Yet much of that aid never reaches them — instead, it sits in warehouses in Jordan or is stuck in trucks in Egypt, some of it funded by Muslim generosity but blocked by political barriers.

“Some of the food we have is arriving at expiration in July,” said Jonathan Fowler, spokesperson for UNRWA, according to a report by Jane Arraf for NPR on May 30, 2025.

That aid includes 200,000 metric tons of flour. While some may be redirected to refugees in Jordan, Fowler admitted that “some of it will have to be dumped.”

These are the wasted offerings of a generous but immobilized ummah — aid collected in good faith, only to be locked behind Muslim nation borders and sacrificed to politics.

The ummah, too, has been given a command. As clear as Ibrahim’s vision: stand for justice, even against yourselves. Protect the oppressed. Spend from what you love. Speak the truth, even when it is bitter.

But we love ourselves too much to listen. Too much to obey what we’ve already been commanded.

We won’t give up what we love most — our comfort, our status, safety, or stability. So we offer Gaza instead. We sacrifice their children as the price of our indifference.

“They killed my mother — and before that, my brother. I urge everyone: do not go to the American aid distribution points soaked in blood. This bag only contains 2 empty flour sacks — nothing else — & yet they shot & killed my mother as she tried to get us something to eat today.” pic.twitter.com/1wuhzNfIq7 — Ramy Abdu| رامي عبده (@RamAbdu) June 3, 2025

It is the inversion of Qurbani and the corruption of sacrifice. We rewrite Ibrahim’s story — not as a tale of moral courage, but of moral cowardice.
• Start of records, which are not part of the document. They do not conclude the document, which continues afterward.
File: config.mk
export PLATFORM = sky130hd
export DESIGN_NAME = ptp_rx_snap_queue
export DESIGN_NICKNAME = d
export VERILOG_FILES = /design/src/rtl/ptp_rxq_pkg.sv /design/src/rtl/ptp_rxq_qual.sv /design/src/rtl/ptp_rxq_fifo.sv /design/src/rtl/ptp_rxq_rdmux.sv /design/src/rtl/ptp_rx_snap_queue.sv
export SDC_FILE = /design/constraint.sdc
export NUM_CORES = 2
export LEC_CHECK = 0
export BUFFER_PORTS_ARGS = -buffer_cell sky130_fd_sc_hd__buf_2
export CAP_MARGIN = 30
export CORE_UTILIZATION = 56
export CTS_CLUSTER_DIAMETER = 60
export DETAILED_ROUTE_END_ITERATION = 7
export PLACE_DENSITY = 0.75
export SLEW_MARGIN = 5
export SYNTH_ARGS = -nofsm -noshare
export SYNTH_HDL_FRONTEND = slang
export SYNTH_SLANG_ARGS = --single-unit
File: constraint.sdc
create_clock -name clk -period 19.2 [get_ports clk]
set_input_delay 0.96 -clock clk [delete_from_list [all_inputs] [get_ports clk]]
set_output_delay 0.96 -clock clk [all_outputs]
set_load 0.05 [all_outputs]
File: src/rtl/ptp_rxq_pkg.sv
package ptp_rxq_pkg;

    localparam int TIME_W  = 64;
    localparam int SRC_W   = 80;
    localparam int SEQ_W   = 16;
    localparam int WORD_W  = 16;
    localparam int SEL_W   = 4;

    localparam int TIME_WORDS = TIME_W / WORD_W;
    localparam int SRC_WORDS  = SRC_W / WORD_W;
    localparam int SEQ_WORDS  = SEQ_W / WORD_W;
    localparam int WIN_COUNT  = TIME_WORDS + SRC_WORDS + SEQ_WORDS;

    typedef enum logic [3:0] {
        MSG_SYNC      = 4'h0,
        MSG_DELAY_REQ = 4'h1
    } ptp_msg_e;

    // Record layout: time in the low bits, then the source identity, then the sequence ID.
    typedef struct packed {
        logic [SEQ_W-1:0]  seq;
        logic [SRC_W-1:0]  src;
        logic [TIME_W-1:0] stamp;
    } snap_rec_t;

    localparam int REC_W = $bits(snap_rec_t);

    // Masters time-stamp incoming delay requests; slaves time-stamp incoming syncs.
    function automatic logic event_for_role(logic [3:0] code, logic master);
        return master ? (code == MSG_DELAY_REQ) : (code == MSG_SYNC);
    endfunction

endpackage

File: src/rtl/ptp_rxq_qual.sv
module ptp_rxq_qual
    import ptp_rxq_pkg::*;
(
    input  logic       frame_det,
    input  logic [3:0] msg_type,
    input  logic       role_master,
    output logic       capture_req
);
    always_comb capture_req = frame_det && event_for_role(msg_type, role_master);
endmodule

File: src/rtl/ptp_rxq_fifo.sv
module ptp_rxq_fifo #(
    parameter int DEPTH = 16,
    parameter int WIDTH = 160,
    localparam int PTR_W = (DEPTH > 1) ? $clog2(DEPTH) : 1,
    localparam int CNT_W = $clog2(DEPTH + 1)
) (
    input  logic             clk,
    input  logic             rst,
    input  logic             push_req,
    input  logic             pop,
    input  logic [WIDTH-1:0] wdata,
    output logic [WIDTH-1:0] rdata,
    output logic             accept,
    output logic             empty,
    output logic [CNT_W-1:0] fill
);
    localparam logic [CNT_W-1:0] FULL_CNT = CNT_W'(DEPTH);
    localparam logic [PTR_W-1:0] LAST_PTR = PTR_W'(DEPTH - 1);

    logic [WIDTH-1:0] mem [DEPTH];
    logic [PTR_W-1:0] wr_ptr, rd_ptr;
    logic             full;

    function automatic logic [PTR_W-1:0] bump(logic [PTR_W-1:0] p);
        return (p == LAST_PTR) ? '0 : p + 1'b1;
    endfunction

    always_comb begin
        full   = (fill == FULL_CNT);
        empty  = (fill == '0);
        // A removal in the same cycle frees the slot a full queue needs.
        accept = push_req && (!full || pop);
        rdata  = mem[rd_ptr];
    end

    always_ff @(posedge clk) begin
        if (accept) mem[wr_ptr] <= wdata;
    end

    always_ff @(posedge clk) begin
        if (rst) begin
            wr_ptr <= '0;
            rd_ptr <= '0;
            fill   <= '0;
        end else begin
            if (accept) wr_ptr <= bump(wr_ptr);
            if (pop)    rd_ptr <= bump(rd_ptr);
            case ({accept, pop})
                2'b10:   fill <= fill + 1'b1;
                2'b01:   fill <= fill - 1'b1;
                default: fill <= fill;
            endcase
        end
    end
endmodule

File: src/rtl/ptp_rxq_rdmux.sv
module ptp_rxq_rdmux
    import ptp_rxq_pkg::*;
(
    input  snap_rec_t          head,
    input  logic               valid,
    input  logic [SEL_W-1:0]   sel,
    output logic [WORD_W-1:0]  data
);
    logic [REC_W-1:0]  flat;
    logic [WORD_W-1:0] words [WIN_COUNT];

    assign flat = head;

    for (genvar gi = 0; gi < WIN_COUNT; gi++) begin : g_word
        assign words[gi] = flat[gi*WORD_W +: WORD_W];
    end

    always_comb begin
        data = '0;
        for (int i = 0; i < WIN_COUNT; i++) begin
            if (valid && (int'(sel) == i)) data = words[i];
        end
    end
endmodule

File: src/rtl/ptp_rx_snap_queue.sv
module ptp_rx_snap_queue
    import ptp_rxq_pkg::*;
#(
    parameter int DEPTH = 16,
    localparam int CNT_W = $clog2(DEPTH + 1)
) (
    input  logic                 clk,
    input  logic                 rst,
    input  logic                 frame_det,
    input  logic [3:0]           msg_type,
    input  logic                 role_master,
    input  logic [TIME_W-1:0]    sys_time,
    input  logic [SRC_W-1:0]     src_port_id,
    input  logic [SEQ_W-1:0]     seq_id,
    input  logic                 status_w1c,
    input  logic                 rx_int_en,
    input  logic [SEL_W-1:0]     rd_win,
    output logic                 rx_status,
    output logic                 rx_irq,
    output logic [WORD_W-1:0]    rd_data
);
    logic             capture_req, accept, pop_w, empty_w;
    logic [CNT_W-1:0] fill_w;
    snap_rec_t        new_rec, head_rec;
    logic [REC_W-1:0] head_flat;
    logic             status_q;

    always_comb begin
        new_rec.stamp = sys_time;
        new_rec.src   = src_port_id;
        new_rec.seq   = seq_id;
        head_rec      = snap_rec_t'(head_flat);
    end

    ptp_rxq_qual qual_i (
        .frame_det   (frame_det),
        .msg_type    (msg_type),
        .role_master (role_master),
        .capture_req (capture_req)
    );

    // A write of one only removes a record when there is one to remove.
    assign pop_w = status_w1c && !empty_w;

    ptp_rxq_fifo #(.DEPTH(DEPTH), .WIDTH(REC_W)) fifo_i (
        .clk      (clk),
        .rst      (rst),
        .push_req (capture_req),
        .pop      (pop_w),
        .wdata    (new_rec),
        .rdata    (head_flat),
        .accept   (accept),
        .empty    (empty_w),
        .fill     (fill_w)
    );

    // Status sets on a stored record; a clear takes effect only on the last record.
    always_ff @(posedge clk) begin
        if (rst) begin
            status_q <= 1'b0;
        end else if (accept) begin
            status_q <= 1'b1;
        end else if (pop_w && fill_w == CNT_W'(1)) begin
            status_q <= 1'b0;
        end
    end

    ptp_rxq_rdmux rdmux_i (
        .head  (head_rec),
        .valid (!empty_w),
        .sel   (rd_win),
        .data  (rd_data)
    );

    assign rx_status = status_q;
    assign rx_irq    = status_q && rx_int_en;
endmodule

==> impl_metrics.csv <==
group,metric,value,unit
final_layout,final_core_util,63.42,%
die,die_w,422.2,um
die,initial_utilization,56.62,%
global_routing,grt.overflow.total,0,
routing,final_antenna_net_count,0,
logic_synthesis,syn_area,98860,um^2
clock_tree,worstSkewPairLatency,900,ps
final_layout,multi_input_area,20360,um^2
global_routing,grt_pass1_vias,47926,
clock_tree,cts_max_path_buffers,3,
global_routing,grt_antenna_before_repair,76,
clock_tree,post_cts_resized,0,
worst_setup_path,rr_worst_depth,8,
clock_tree,h-tree-depth,4,
worst_setup_path,cp_max_fo,61,
clock_tree,cts_tree,"yes",
worst_setup_path,cp_slowest_cell,"dfxtp_4",
logic_synthesis,syn_nets,4330,
logic_synthesis,synthTopCellsByArea,"edfxtp_1 (78%), mux4_2 (16%), mux2i_1 (0.71%)",
logic_synthesis,synth_seq_area_share,78.12,%
worst_setup_path,reg2reg_from,"fifo_i.fill[0]",
worst_setup_path,crit_chain,"buf_4 > buf_4 > buf_4 > buf_4 > buf_16 > mux4_2 > mux4_2 > a21oi_1 > a31oi_1 > buf_2",
worst_setup_path,start_kind,"register",
logic_synthesis,synth_top_area_share,77.76,%
clock_tree,cts_buffers,239,
place,numPortBuffers,191,
logic_synthesis,syn_area_per_cell,23.84,um^2
place,gp_congestion,0.7981,
die,dieArea,178200,um^2
worst_setup_path,critPathTopFamily,"buffers and inverters",
clock_tree,clockRootBuffer,"clkbuf_16",
final_layout,n_fill_cell,11027,
clock_tree,ctsHoldBuffers,0,
final_layout,area.growth.synth_to_final,12.00,%
power_and_ir_drop,cellLeakagePower,33.76,nW
routing,vias,47370,
min_path,hold_path_depth,2,
final_layout,drive_above_1_share,29.97,%
final_layout,regArea,77250,um^2
routing,drcViolationCount,0,
die,die_h,422.2,um
final_layout,final_common_cell,"edfxtp_1",
routing,drtIter0Drc,6513,
worst_setup_path,cp_data_required_time,18240,ps
worst_setup_path,r2r_slack,14640,ps
worst_setup_path,arrival,7260,ps
logic_synthesis,synth_edf_count,2560,
power_and_ir_drop,powerDensity,114.8,nW/um^2
logic_synthesis,synth_seq_cells,2578,
sta,drv_slew,0,
logic_synthesis,async_flop_share,0,%
logic_synthesis,synth_flop_cell,"edfxtp_1",
logic_synthesis,yosysTopAreaCell,"edfxtp_1",
logic_synthesis,synth_cell_types,62,
worst_setup_path,crit_top_cell,"buf_4",
min_path,hold_path.class,"primary input to register",
flow_run,drv_cap,0,
sta,setup_viol,0,
routing,routedWlPerCell,34.69,um
die,num_rows,153,
clock_tree,postCtsSetupRepairBufs,0,
clock_tree,cts_sinks,2578,
logic_synthesis,synthesis.instances,4146,
sta,hold_violations,0,
routing,drt-vias-per-instance,6.716,
sta,worst_pin_slew,1060,ps
final_layout,final_nets,4669,
sta,slew_headroom,28.92,%
die,core_region_area,174600,um^2
global_routing,track_usage,27.60,%
final_layout,final_cell_mix,"edfxtp_1 (2560), mux4_2 (717), clkbuf_16 (239)",
routing,wirelength,244700,um
sta,skew,70.41,ps
worst_setup_path,end_kind,"output port",
min_path,worstHoldStart,"rst",
global_routing,grt_pass1_wl,347800,um
logic_synthesis,yosysWarningCount,0,
global_routing,grt_max_degree,144,
worst_setup_path,path_class,"register to output port",
worst_setup_path,max_stage_delay,970,ps
place,hpwl,127900,um
routing,drt_first_pass_iters,6,
sta,fin_crit_sh,42.81,%
clock_tree,clk_transition_reported_paths,60,ps
sta,tns,0,ps
sta,rsz0062_at_grt,"no",
worst_setup_path,worstReg2RegEnd,"fifo_i.mem[14][93]",
power_and_ir_drop,total_power,0.01271,W
min_path,min_to,"fifo_i.fill[0]",
die,pin_count,192,
sta,fin_crit,8220,ps
power_and_ir_drop,ir_worst_vdd,0.1113,mV
outcome,outcome,"completed",
worst_setup_path,path_buf_inv,6,
sta,max_freq,121.6,MHz
synth_stat cells, types with 25 or more instances:
library cell	instances
nor2_1	57
nor3_1	31
edfxtp_1	2560
mux4_2	717
buf_6	27
nand2_1	124
buf_2	74
nand3_1	28
o21ai_0	25
clkbuf_1	46
mux2i_1	70
buf_4	44
a21oi_1	43
a211oi_1	25
through the flow:
stage / hold slack, ps / setup WS (ps) / std cells / instance area, um^2
after CTS: 378.8 / 10720 / 7012 / 110500
after detailed placement: 496.0 / 11670 / 6562 / 102700
after floorplan: 472.4 / 1283 / 4146 / 98860
final: 419.6 / 10980 / 7053 / 110700
after global routing: 413.9 / 10810 / 7033 / 110700
after global placement: 487.1 / 11330 / 6548 / 102500
metal layers:
metal / GRT usage, % / up-vias / share of wire [%]
met5: 0 / - / 0.10
met4: 10.12 / 38 / 4.1
met3: 5.871 / 515 / 10
met2: 44.59 / 2885 / 49
met1: 37.53 / 25321 / 36
li1: - / 18611 / -
final cells by class:
cell class	count	share of cell area, %
inverter	15	0.05763
antenna	34	0.07684
timing repair buffer	316	2.069
clock buffer	295	5.619
tap	2325	2.627
sequential	2578	69.77
multi-input combinational	1335	18.38
clock inverter	155	1.398
state kept, by name, indices dropped and copies added (netlist names), named ones only:
| signal | cells |
|---|---|
| fifo_i.rd_ptr | 4 |
| fifo_i.mem | 2560 |
| fifo_i.wr_ptr | 4 |
| fifo_i.fill | 5 |
| rx_status | 1 |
True Qurbani is not about killing. It’s about giving and submission — about obeying a higher call even when every part of you wants to say no.

That call echoes in the cries of the starving, in the sobs of children, in the blood-soaked soil of Gaza.

True Qurbani is not in the meat of animals. It is in what you are willing to live for — by giving up something precious for justice, and the sanctity of human life.

This Eid, Gaza needs political will. It needs a Muslim world that remembers that faith without justice is hypocrisy.

May this Eid be more than a ritual or tradition. May it be a turning point — not just for Gaza, but for the sake of humanity and the God the ummah claims to serve.

[END]
---
[1] Url: https://mondoweiss.net/2025/06/this-eid-al-adha-gaza-is-the-muslim-worlds-sacrifice/

Published and (C) by Common Dreams
Content appears here under this condition or license: Creative Commons CC BY-NC-ND 3.0..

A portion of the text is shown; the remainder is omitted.